A late-August report by the Government Accountability Office said delays caused by the pandemic and the "compressed timeframes" implemented by the administration put the census at a high risk of not obtaining "a complete and accurate count" of the U.S. population.

In response to that report, and growing concern about a possibly inaccurate and incomplete count, the agency planned to address the issue "in the coming days" prior to the Monday deadline, bureau spokesman Michael Cook told PEOPLE. But he would not comment further.

The process has also been tinged by partisanship, as the Trump administration has unsuccessfully sought to add a citizenship question to the census and to exclude immigrants who entered the country illegally.

Why Filling Out the Census Matters

Filling out the census, which is conducted every 10 years, determines how many seats in the House of Representatives each state receives. So an accurate count ensures that, as states grow bigger and smaller between decades, their number of lawmakers accurately shift as well.

The census also helps determine how much federal money is allocated to local communities, according to experts.

The count is determined both through self-reporting online, over the phone and by mail and by in-person data collection by census-takers

Census and voting rights activist Stacey Abrams, a former Georgia lawmaker who ran for governor there in 2018, told PEOPLE this summer that ″if you believe that we need to change and need to make progress, the money and the political will is determined by the census.″

″It is the source of economic power and political power, particularly for those who are on the margin or who are the least likely to have power,″ Abrams, 46, told PEOPLE.

The census provides population statistics in U.S. states and territories, which are used in redrawing local voting district maps.

The government also uses the data to determine how to distribute money to different communities around the country — funds used for things like schools and roads.

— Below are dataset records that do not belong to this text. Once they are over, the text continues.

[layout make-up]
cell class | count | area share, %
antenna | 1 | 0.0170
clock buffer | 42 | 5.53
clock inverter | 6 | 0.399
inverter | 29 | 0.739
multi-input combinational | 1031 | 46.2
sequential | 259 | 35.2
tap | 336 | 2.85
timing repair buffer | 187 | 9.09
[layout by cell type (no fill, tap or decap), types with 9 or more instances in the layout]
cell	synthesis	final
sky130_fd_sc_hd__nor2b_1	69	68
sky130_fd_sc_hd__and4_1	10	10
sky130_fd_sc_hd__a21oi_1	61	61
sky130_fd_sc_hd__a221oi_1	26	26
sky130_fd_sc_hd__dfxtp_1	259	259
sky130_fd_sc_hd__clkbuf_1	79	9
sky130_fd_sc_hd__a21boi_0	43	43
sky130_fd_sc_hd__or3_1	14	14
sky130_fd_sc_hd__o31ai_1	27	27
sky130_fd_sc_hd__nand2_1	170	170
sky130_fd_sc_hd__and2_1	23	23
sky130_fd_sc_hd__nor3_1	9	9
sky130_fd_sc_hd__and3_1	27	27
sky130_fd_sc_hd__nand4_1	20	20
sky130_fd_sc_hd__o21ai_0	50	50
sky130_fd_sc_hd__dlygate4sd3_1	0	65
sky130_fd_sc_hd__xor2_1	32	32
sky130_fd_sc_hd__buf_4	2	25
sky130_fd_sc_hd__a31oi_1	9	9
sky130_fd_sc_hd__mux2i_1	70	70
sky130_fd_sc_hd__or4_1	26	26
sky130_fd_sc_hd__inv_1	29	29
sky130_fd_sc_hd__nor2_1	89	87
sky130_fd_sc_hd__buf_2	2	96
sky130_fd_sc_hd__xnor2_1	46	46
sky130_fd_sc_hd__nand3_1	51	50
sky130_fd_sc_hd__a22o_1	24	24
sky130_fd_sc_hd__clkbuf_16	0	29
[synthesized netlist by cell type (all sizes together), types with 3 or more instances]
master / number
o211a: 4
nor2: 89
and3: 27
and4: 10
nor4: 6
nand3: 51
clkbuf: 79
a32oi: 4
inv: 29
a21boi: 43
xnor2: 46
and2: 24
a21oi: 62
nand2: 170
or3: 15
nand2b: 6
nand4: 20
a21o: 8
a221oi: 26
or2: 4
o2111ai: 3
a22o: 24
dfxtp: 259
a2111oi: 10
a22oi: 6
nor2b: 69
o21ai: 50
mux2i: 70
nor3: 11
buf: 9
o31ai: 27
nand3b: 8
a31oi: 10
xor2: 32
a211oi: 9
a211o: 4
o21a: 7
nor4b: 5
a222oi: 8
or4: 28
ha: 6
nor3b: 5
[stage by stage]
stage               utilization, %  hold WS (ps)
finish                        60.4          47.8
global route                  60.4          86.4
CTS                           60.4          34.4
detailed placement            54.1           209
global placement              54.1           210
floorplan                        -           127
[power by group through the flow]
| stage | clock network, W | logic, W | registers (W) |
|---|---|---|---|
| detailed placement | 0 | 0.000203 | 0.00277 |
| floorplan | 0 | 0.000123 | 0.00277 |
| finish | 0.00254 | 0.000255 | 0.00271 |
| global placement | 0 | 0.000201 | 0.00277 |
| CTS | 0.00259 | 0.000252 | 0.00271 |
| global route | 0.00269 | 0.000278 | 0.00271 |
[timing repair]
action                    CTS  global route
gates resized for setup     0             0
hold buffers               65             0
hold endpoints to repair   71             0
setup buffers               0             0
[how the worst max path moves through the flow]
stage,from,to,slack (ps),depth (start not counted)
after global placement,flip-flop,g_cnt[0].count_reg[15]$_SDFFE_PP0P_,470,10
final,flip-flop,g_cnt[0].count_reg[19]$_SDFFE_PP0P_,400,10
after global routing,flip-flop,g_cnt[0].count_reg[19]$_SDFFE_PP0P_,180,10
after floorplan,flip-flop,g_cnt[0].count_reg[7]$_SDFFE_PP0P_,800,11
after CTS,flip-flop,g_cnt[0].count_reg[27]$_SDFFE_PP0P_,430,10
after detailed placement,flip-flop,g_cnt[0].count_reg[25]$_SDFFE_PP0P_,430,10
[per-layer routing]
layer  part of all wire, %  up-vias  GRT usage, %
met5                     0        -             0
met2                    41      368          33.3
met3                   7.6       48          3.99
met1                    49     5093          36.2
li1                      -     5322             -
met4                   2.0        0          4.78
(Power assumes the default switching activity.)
## config.mk

```make
export PLATFORM = sky130hd
export DESIGN_NAME = cfm_core
export DESIGN_NICKNAME = d
export VERILOG_FILES = /design/src/pkg/cfm_pkg.sv /design/src/rtl/cfm_fail_filter.sv /design/src/rtl/cfm_core.sv
export SDC_FILE = /design/constraint.sdc
export NUM_CORES = 1
export LEC_CHECK = 0
export ABC_CLOCK_PERIOD_IN_PS = 2900
export BUFFER_PORTS_ARGS = -buffer_cell sky130_fd_sc_hd__clkbuf_2
export CORE_AREA = 2 2 102 104
export CTS_BUF_LIST = sky130_fd_sc_hd__clkbuf_4
export DETAILED_ROUTE_END_ITERATION = 8
export DIE_AREA = 0 0 104 106
export GPL_ROUTABILITY_DRIVEN = 0
export GPL_TIMING_DRIVEN = 1
export PLACE_DENSITY = 0.81
export REMOVE_ABC_BUFFERS = 1
export SYNTH_ARGS = -nofsm -noshare
export SYNTH_HDL_FRONTEND = slang
export SYNTH_SLANG_ARGS = --single-unit
```

## constraint.sdc

```tcl
create_clock -name I_MCLK -period 2.9 [get_ports I_MCLK]
set_clock_uncertainty 0.15 [all_clocks]
set_input_delay 0.725 -clock I_MCLK [delete_from_list [all_inputs] [get_ports I_MCLK]]
set_output_delay 0.725 -clock I_MCLK [all_outputs]
set_load 0.05 [all_outputs]
```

″It should be seen as a tool for how you can have more investment in your community, have more political power in your neighborhood and how we can have a better stay over policing policies, over environmental policies, reproductive choice," Abrams told PEOPLE. "You name the point of progress or the point of contention, and the more people who are part of the conversation, the more progress we will make: That's what the census guarantees us, that we are included for the next decade."